The transfer is bound by enterprise policies defined in
the UC Federation Policy Manager to secure legitimate file transfers, regulate
content monitoring and filtering, and allow file transfers based on size and type – where the rules classify the
permissible file size, valid/invalid file types and
sensitive/non-sensitive file content across enterprise boundaries.
POLICIES ARE DEFINED AT VARIOUS LEVELS
> Restrict sending/receiving file transfer
capabilities of enterprise users: Policies defined in Policy Manager to enable
sending/receiving of files by the enterprise users
> Allow/restrict files transfers of defined file type:
Policies defined in Policy Manager to inspect file properties viz
and file name, title, size, type, copyright, etc.
* Allow/restrict of files sharing based on file name,
title, and copyrights
* Allow sharing files with extensions DOC, DOCX, PDF, etc., while restricting the sharing of Image files with
extensions IMG and BMP; Music files with extensions MP3 and MP4; Code files
with extensions CXX, C, and PL by users across enterprise boundaries.
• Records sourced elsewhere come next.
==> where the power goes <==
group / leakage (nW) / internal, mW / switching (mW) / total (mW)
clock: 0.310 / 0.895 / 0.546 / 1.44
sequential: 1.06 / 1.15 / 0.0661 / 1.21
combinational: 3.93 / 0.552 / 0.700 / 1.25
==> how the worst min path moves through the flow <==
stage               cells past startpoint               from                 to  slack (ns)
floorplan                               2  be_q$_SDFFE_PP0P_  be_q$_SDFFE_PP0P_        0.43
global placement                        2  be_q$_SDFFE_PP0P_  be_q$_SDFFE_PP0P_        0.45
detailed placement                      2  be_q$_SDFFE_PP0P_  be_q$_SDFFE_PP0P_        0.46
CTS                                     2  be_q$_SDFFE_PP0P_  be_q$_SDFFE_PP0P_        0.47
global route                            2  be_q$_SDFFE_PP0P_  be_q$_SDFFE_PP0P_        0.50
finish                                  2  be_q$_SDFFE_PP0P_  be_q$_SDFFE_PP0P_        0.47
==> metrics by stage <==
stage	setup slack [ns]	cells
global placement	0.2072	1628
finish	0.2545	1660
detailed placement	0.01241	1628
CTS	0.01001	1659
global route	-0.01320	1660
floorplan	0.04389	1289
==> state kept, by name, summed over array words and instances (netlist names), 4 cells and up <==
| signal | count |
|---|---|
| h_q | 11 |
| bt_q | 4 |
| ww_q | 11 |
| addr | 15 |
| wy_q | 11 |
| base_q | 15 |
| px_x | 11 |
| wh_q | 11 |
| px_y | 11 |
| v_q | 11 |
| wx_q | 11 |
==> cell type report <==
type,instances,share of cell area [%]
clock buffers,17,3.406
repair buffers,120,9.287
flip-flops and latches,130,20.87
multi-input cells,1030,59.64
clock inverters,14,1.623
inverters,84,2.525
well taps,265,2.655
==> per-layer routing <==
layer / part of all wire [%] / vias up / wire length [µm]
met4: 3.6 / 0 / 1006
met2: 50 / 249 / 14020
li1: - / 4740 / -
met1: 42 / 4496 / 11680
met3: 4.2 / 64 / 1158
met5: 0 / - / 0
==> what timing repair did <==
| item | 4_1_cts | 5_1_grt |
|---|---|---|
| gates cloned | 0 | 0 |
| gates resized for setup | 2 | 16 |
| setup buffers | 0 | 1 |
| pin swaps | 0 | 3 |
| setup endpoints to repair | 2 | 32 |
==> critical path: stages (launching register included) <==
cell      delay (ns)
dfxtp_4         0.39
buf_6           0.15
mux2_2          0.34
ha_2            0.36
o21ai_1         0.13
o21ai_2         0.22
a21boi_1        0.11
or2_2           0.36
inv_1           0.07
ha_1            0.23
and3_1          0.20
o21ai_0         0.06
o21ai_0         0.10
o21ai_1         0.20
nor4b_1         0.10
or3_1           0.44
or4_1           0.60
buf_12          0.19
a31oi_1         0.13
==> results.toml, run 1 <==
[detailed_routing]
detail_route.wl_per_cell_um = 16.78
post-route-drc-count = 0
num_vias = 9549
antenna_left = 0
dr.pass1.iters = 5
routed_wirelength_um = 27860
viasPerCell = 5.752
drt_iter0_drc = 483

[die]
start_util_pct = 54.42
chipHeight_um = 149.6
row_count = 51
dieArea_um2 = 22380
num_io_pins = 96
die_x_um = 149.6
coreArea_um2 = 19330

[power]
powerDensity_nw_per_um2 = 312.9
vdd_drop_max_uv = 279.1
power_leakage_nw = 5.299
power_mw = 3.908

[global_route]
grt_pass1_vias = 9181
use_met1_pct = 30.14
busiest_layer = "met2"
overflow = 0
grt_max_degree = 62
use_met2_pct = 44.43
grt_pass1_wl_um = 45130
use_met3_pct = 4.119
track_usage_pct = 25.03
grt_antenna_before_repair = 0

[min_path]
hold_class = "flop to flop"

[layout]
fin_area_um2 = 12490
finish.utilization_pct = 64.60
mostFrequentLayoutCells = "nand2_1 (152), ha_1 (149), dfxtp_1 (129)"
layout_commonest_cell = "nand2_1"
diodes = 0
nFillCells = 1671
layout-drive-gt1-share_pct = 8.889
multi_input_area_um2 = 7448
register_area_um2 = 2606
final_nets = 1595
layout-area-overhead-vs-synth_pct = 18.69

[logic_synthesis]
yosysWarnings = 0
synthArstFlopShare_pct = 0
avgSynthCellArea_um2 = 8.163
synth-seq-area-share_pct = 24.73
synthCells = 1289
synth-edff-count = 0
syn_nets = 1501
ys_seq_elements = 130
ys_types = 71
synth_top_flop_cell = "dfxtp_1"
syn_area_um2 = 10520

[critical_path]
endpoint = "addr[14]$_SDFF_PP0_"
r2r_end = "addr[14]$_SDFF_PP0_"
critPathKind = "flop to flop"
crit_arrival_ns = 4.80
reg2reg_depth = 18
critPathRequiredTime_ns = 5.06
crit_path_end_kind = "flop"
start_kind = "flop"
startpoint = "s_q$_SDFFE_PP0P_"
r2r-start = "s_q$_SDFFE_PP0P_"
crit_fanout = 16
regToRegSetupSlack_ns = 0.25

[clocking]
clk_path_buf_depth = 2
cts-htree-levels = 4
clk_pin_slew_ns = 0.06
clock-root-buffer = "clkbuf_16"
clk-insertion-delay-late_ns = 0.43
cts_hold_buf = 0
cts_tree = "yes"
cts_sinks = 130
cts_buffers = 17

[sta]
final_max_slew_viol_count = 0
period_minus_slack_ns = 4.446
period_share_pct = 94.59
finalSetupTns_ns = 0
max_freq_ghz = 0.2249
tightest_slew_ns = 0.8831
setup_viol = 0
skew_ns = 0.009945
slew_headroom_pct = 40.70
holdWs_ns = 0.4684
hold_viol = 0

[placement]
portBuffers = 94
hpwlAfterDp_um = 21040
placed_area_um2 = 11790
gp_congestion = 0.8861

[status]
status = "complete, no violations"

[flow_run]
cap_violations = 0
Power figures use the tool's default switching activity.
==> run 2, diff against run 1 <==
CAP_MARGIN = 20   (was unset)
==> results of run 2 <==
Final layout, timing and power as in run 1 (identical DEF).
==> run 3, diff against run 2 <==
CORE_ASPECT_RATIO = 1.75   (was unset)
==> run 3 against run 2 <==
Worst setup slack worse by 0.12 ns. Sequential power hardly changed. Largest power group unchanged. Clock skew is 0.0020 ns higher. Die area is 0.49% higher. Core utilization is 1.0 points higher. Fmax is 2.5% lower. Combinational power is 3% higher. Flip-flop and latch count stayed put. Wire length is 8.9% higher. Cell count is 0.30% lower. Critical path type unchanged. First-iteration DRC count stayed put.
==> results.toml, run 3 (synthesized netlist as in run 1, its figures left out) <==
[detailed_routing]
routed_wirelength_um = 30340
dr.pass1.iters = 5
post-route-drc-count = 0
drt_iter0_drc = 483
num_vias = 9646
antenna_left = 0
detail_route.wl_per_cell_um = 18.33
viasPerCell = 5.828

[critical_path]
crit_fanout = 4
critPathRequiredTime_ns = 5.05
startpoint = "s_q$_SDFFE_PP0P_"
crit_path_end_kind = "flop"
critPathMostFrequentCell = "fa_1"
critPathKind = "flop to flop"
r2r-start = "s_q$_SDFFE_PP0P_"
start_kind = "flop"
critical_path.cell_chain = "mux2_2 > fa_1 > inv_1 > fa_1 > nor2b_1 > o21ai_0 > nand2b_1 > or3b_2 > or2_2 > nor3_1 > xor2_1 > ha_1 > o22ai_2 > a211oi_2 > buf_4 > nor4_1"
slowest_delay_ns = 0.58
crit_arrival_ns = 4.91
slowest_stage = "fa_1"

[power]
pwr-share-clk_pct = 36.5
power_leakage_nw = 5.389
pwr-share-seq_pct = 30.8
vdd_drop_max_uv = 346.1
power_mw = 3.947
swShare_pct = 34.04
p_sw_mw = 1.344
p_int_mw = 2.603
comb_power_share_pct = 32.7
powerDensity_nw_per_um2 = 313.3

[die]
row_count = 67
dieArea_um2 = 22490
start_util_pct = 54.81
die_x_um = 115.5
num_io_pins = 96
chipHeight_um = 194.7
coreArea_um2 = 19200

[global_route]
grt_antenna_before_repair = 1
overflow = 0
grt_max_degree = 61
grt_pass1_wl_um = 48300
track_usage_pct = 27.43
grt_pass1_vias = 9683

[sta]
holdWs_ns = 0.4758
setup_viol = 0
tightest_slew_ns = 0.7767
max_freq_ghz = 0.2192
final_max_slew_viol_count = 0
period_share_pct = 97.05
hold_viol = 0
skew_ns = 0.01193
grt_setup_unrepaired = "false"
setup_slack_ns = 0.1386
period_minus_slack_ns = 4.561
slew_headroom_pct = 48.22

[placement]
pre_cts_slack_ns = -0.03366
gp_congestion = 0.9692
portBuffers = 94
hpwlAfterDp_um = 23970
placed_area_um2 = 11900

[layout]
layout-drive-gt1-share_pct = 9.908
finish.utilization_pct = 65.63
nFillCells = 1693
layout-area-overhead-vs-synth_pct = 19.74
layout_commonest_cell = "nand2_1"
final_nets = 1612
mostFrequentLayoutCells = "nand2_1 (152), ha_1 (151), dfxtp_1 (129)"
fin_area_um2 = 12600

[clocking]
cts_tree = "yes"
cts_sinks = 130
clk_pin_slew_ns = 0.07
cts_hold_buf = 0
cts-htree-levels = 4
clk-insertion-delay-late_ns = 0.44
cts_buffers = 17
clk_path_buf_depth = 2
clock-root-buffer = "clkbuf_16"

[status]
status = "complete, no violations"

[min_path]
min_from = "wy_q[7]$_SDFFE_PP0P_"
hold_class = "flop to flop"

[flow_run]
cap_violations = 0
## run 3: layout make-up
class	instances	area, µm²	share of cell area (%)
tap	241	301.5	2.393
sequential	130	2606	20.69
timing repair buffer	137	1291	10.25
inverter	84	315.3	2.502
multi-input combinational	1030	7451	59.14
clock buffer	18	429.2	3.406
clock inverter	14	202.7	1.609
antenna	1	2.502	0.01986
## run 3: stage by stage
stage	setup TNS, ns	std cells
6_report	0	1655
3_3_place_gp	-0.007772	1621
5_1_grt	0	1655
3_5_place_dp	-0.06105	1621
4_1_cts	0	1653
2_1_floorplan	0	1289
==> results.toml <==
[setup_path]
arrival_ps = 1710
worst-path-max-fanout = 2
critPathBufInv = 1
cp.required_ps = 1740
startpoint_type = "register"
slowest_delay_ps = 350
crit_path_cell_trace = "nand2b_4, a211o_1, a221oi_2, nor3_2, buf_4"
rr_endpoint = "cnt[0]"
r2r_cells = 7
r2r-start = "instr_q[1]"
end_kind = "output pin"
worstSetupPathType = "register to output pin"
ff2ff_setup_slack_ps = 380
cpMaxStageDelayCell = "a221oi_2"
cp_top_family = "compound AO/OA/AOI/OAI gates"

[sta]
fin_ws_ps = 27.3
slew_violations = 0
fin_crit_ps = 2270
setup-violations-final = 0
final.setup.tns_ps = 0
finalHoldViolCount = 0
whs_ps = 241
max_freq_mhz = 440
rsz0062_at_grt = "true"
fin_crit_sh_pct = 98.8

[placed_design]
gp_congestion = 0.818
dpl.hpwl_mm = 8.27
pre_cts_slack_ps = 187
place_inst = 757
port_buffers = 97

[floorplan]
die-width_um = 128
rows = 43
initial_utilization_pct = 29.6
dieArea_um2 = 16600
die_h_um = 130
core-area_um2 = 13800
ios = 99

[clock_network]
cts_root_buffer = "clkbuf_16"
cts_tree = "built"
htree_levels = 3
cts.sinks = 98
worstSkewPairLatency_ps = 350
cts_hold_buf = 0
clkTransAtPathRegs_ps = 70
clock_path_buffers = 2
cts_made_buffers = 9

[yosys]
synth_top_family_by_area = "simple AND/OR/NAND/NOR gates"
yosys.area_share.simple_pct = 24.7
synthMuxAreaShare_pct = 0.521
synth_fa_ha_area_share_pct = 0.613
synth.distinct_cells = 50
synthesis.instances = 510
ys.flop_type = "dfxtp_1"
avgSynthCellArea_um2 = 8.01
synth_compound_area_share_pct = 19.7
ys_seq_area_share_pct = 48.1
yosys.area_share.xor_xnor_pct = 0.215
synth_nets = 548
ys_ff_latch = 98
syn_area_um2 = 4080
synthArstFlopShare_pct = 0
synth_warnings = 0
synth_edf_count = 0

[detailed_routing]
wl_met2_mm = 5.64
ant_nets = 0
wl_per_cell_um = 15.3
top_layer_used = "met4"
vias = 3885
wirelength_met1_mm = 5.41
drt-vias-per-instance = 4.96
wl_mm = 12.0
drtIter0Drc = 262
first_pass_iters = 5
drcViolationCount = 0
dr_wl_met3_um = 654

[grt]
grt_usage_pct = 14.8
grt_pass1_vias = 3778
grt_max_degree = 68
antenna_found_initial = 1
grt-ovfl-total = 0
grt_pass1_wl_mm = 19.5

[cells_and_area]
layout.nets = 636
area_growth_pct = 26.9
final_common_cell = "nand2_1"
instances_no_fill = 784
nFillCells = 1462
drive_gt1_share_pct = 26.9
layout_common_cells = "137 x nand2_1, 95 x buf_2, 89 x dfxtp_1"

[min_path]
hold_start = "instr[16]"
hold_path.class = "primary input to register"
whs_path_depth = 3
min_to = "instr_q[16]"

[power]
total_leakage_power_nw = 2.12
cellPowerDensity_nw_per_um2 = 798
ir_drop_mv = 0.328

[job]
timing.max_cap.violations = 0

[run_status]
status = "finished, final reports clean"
## src/rtl/prefix_subtractor_pipe.sv

```systemverilog
// Three-stage pipelined subtractor (a - b) on a Kogge-Stone prefix carry tree,
// with valid/ready flow control and borrow / signed-overflow / zero flags.
module prefix_subtractor_pipe #(
  parameter int unsigned WIDTH = 8
) (
  input  logic             clk,
  input  logic             rst,
  input  logic             in_valid,
  output logic             in_ready,
  input  logic [WIDTH-1:0] a,
  input  logic [WIDTH-1:0] b,
  output logic             out_valid,
  input  logic             out_ready,
  output logic [WIDTH-1:0] diff,
  output logic             borrow,
  output logic             ovf,
  output logic             zero
);

  localparam int unsigned LEVELS = $clog2(WIDTH);
  localparam int unsigned MSB    = WIDTH - 1;

  logic             s1_valid, s2_valid, s3_valid;
  logic             adv1, adv2, adv3;
  logic [WIDTH-1:0] s1_a, s1_bn;
  logic [WIDTH-1:0] p1;
  logic [WIDTH-1:0] gk, pk, gn, pn;
  logic [WIDTH:0]   carry;
  logic [WIDTH:0]   s2_c;
  logic [WIDTH-1:0] s2_p;
  logic             s2_a_msb, s2_bn_msb;
  logic [WIDTH-1:0] sum;

  // A stage may advance when it is empty or its successor advances.
  assign adv3      = ~s3_valid | out_ready;
  assign adv2      = ~s2_valid | adv3;
  assign adv1      = ~s1_valid | adv2;
  assign in_ready  = adv1;
  assign out_valid = s3_valid;

  always_ff @(posedge clk or posedge rst) begin
    if (rst) begin
      s1_valid <= 1'b0;
      s2_valid <= 1'b0;
      s3_valid <= 1'b0;
    end else begin
      if (adv1) s1_valid <= in_valid;
      if (adv2) s2_valid <= s1_valid;
      if (adv3) s3_valid <= s2_valid;
    end
  end

  // Operand stage: minuend and inverted subtrahend.
  always_ff @(posedge clk) begin
    if (in_valid && adv1) begin
      s1_a  <= a;
      s1_bn <= ~b;
    end
  end

  // Prefix tree; the carry-in (G=1,P=0 at position -1) is folded into bit 0
  // up front so the tree needs only ceil(log2(WIDTH)) levels.
  always_comb begin
    p1    = s1_a ^ s1_bn;
    gk    = s1_a & s1_bn;
    pk    = p1;
    gk[0] = gk[0] | pk[0];
    pk[0] = 1'b0;
    gn    = gk;
    pn    = pk;
    for (int l = 0; l < int'(LEVELS); l++) begin
      gn = gk;
      pn = pk;
      for (int i = 1 << l; i < int'(WIDTH); i++) begin
        gn[i] = gk[i] | (pk[i] & gk[i - (1 << l)]);
        pn[i] = pk[i] & pk[i - (1 << l)];
      end
      gk = gn;
      pk = pn;
    end
    carry = {gk, 1'b1};
  end

  always_ff @(posedge clk) begin
    if (adv2 && s1_valid) begin
      s2_c      <= carry;
      s2_p      <= p1;
      s2_a_msb  <= s1_a[MSB];
      s2_bn_msb <= s1_bn[MSB];
    end
  end

  assign sum = s2_p ^ s2_c[WIDTH-1:0];

  // Sum stage: registered result and flags, held while the consumer stalls.
  always_ff @(posedge clk or posedge rst) begin
    if (rst) begin
      diff   <= '0;
      borrow <= 1'b0;
      ovf    <= 1'b0;
      zero   <= 1'b0;
    end else if (adv3 && s2_valid) begin
      diff   <= sum;
      borrow <= ~s2_c[WIDTH];
      ovf    <= (s2_a_msb ^ ~s2_bn_msb) & (sum[MSB] ^ s2_a_msb);
      zero   <= ~|sum;
    end
  end

endmodule

```

## config.mk

```make
export PLATFORM = sky130hd
export DESIGN_NAME = prefix_subtractor_pipe
export DESIGN_NICKNAME = d
export VERILOG_FILES = /design/src/rtl/prefix_subtractor_pipe.sv
export SDC_FILE = /design/constraint.sdc
export NUM_CORES = 1
export LEC_CHECK = 0
export CORE_ASPECT_RATIO = 1.75
export CORE_MARGIN = 2
export CORE_UTILIZATION = 55
export DETAILED_ROUTE_END_ITERATION = 6
export PLACE_DENSITY = 0.83
export SYNTH_ARGS = -nofsm -noshare
export SYNTH_HDL_FRONTEND = slang
export SYNTH_SLANG_ARGS = --single-unit
```

## constraint.sdc

```tcl
create_clock -name clk -period 2.5 [get_ports clk]
set_input_delay 0.5 -clock clk [delete_from_list [all_inputs] [get_ports clk]]
set_output_delay 0.5 -clock clk [all_outputs]
set_load 0.02 [all_outputs]
```

==> metrics.md, run 1 <==
| Metric | Value |
|---|---|
| Status | `finished, final reports clean` |
| Final Max Slew Viols | `0` |
| MaxCap Viol Count | `0` |
| Post-CTS resize count | `0` |
| Gr usage total | `0.141` |
| Area Overhead vs Synth | `26.3%` |
| Post-CTS Repair Setup Buffers | `0` |
| Fin. Hold Viols | `0` |
| CP Max Fanout | `3` |
| Final Critical Period | `2.26 ns` |
| Critical path data required time | `2.00 ns` |
| Design area | `2350 sq um` |
| Worst R2R Path Depth | `5` |
| Hold path depth | `1` |
| First-pass DRT Iterations | `3` |
| Highest-delay cell along the critical path | `clkdlybuf4s50_1` |
| Placement Rows | `28` |
| RSZ-0062 raised after global routing | `false` |
| Min-Delay Path Class | `reg2reg` |
| Count of different cell masters after synthesis | `24` |
| Critical path's most frequent cell | `clkdlybuf4s50_1` |
| I/O Buffers | `32` |
| Setup Viol. Count Final | `0` |
| Initial Util | `0.566` |
| Hold Buf Count CTS | `0` |
| CTS clk-pin slew, worst paths | `0.09 ns` |
| PD cells | `809 nW/um^2` |
| CP Class | `in2out` |
| WP data arrival | `1.76 ns` |
| Synth Register Bits | `48` |
| Commonest non-fill, non-tap cell in the layout | `edfxtp_1` |
| Post-Syn Area | `1860 sq um` |
| Sink Count | `48` |
| Commonest non-fill, non-tap cells in the layout | `edfxtp_1 (34), clkdlybuf4s50_1 (32), dfrtp_1 (14)` |
| TritonCTS clock tree | `yes` |
| Tcrit/Tclk final | `0.904` |
| Total I/O pin count | `33` |
| Antenna Nets Post-Route | `0` |
| First-pass GRT wire length | `3760 um` |
| Post-Synthesis Cells | `128` |
| Average wire per standard cell | `10.9 um` |
| Critical Path Sink Type | `output port` |
| RD Place Congestion | `0.767` |
| Die height | `81.0 um` |
| Peak supply drop | `659 uV` |
| Worst-Margin Slew | `0.643 ns` |
| Relative slew slack | `0.571` |
| Placement Cell Area | `2240 sq um` |
| Die X | `48.0 um` |
| Root buffer cell | `clkbuf_8` |
| Syn avg cell area | `14.6 sq um` |
| Syn_nets | `156` |
| # diodes | `0` |
| Seq/Total Area, Yosys | `0.736` |
| CTS buffer count | `5` |
| CTS Buffer Depth | `2` |
| Vias in the first global route | `960` |
| Post-DP HPWL | `1860 um` |
| Die Area | `3890 sq um` |
| Initial antenna violation count | `0` |
| CP startpoint kind | `input port` |
| Starting DRT DRC Count | `8` |
| Leak | `0.949 nW` |
| Slowest Stage Delay on Critical Path | `0.62 ns` |
| DR vias/cell | `4.91` |
| Fin Setup TNS | `0 ns` |
| Warnings, synthesis | `0` |
| Crit-path cells | `clkdlybuf4s50_1 > nor2b_1 > nand3_1 > clkdlybuf4s50_1` |
| Max H-tree Level | `2` |
| Nets@finish | `194` |
| DR DRC count | `0` |
| Clk Latency, worst-skew pair | `0.30 ns` |
| Global route overflow | `0` |
| Total number of vias | `1,041` |
| Final WL | `2300 um` |
| Core area | `3290 sq um` |
| Maximum clock frequency | `442 MHz` |
| Worst clock skew | `0.00962 ns` |
| Pin count of the biggest net entering global routing | `23` |
| Layout cells sized above 1 | `0.0599` |
-- path summary, 6_finish.rpt --
path / from / endpoint / slack [ns]
worst min register to register: s2_c[8] / borrow / 0.44
min in group asynchronous: rst / zero / 0.52
worst max register to register: s1_a[2] / s2_c[8] / 0.76
worst min-delay path: s2_c[8] / borrow / 0.44
worst max-delay path: out_ready / in_ready / 0.24
max in group asynchronous: rst / diff[4] / 1.65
* Allow/restrict file sharing with defined size limits:
Polices defined to inspect the file size limits (e.g., file size
of more than 1 GB is not allowed to be transferred across
enterprise boundaries)
> Allow/restrict file transfers with defined size
limits: Polices defined in Policy Manager to inspect the file size limits
(e.g., file size of more than 1 GB is not allowed to be transferred across
enterprise boundaries)
> Allow/restrict file transfers after content
monitoring: Rules defined in Policy Manager to inspect the file content in
order to determine if it contains sensitive information of any kind (e.g.,
intellectual property, consumer data, etc.). Once it is determined that the
file contains sensitive information, proper security action is enforced (block
file transfer or warn the user that the
action is illegitimate)
> UC Federation exposes APIs to interface with
3rd-party Content Inspection and Monitoring solutions
* To provide a powerful combined solution for secure data transfer
* Easily integrate into the existing enterprise IT
infrastructure having a Content Inspection and Monitoring solution
Whenever a policy breach is determined, a trace log is
created for the enterprise administrator to track the policy infringement at enterprise.
CONCLUSION
The federation of presence along with instant messaging,
data, voice, and video between two enterprises can eliminate a multi-day
information exchange and transform an impending crisis into a problem solved.
As the UC market matures, federation will become critical to maintaining
seamless communication across enterprises. A federated environment delivers a
simplifiedarchitecture that can enable users to overcome many of theinherent
drawbacks and challenges to day-to-day communication.Enterprises are looking
for the simplest and clearest UC integration strategies.
Federation helps enterprises create collaborative
environments that improve productivity and accelerate decision making. Whilst
the centralized federation solution also helps enterprises reduce financial and
operational costs by leveraging the centralized policy. Controlling and monitoring the traffic toward the
federation hub is contrary to the any-to-any” federations that experience high
operational and maintenance costs.
Federation eventually delivers a framework that gives
rise to a world without boundaries” where enterprises and users interact with
multiple vendors across networks and platforms.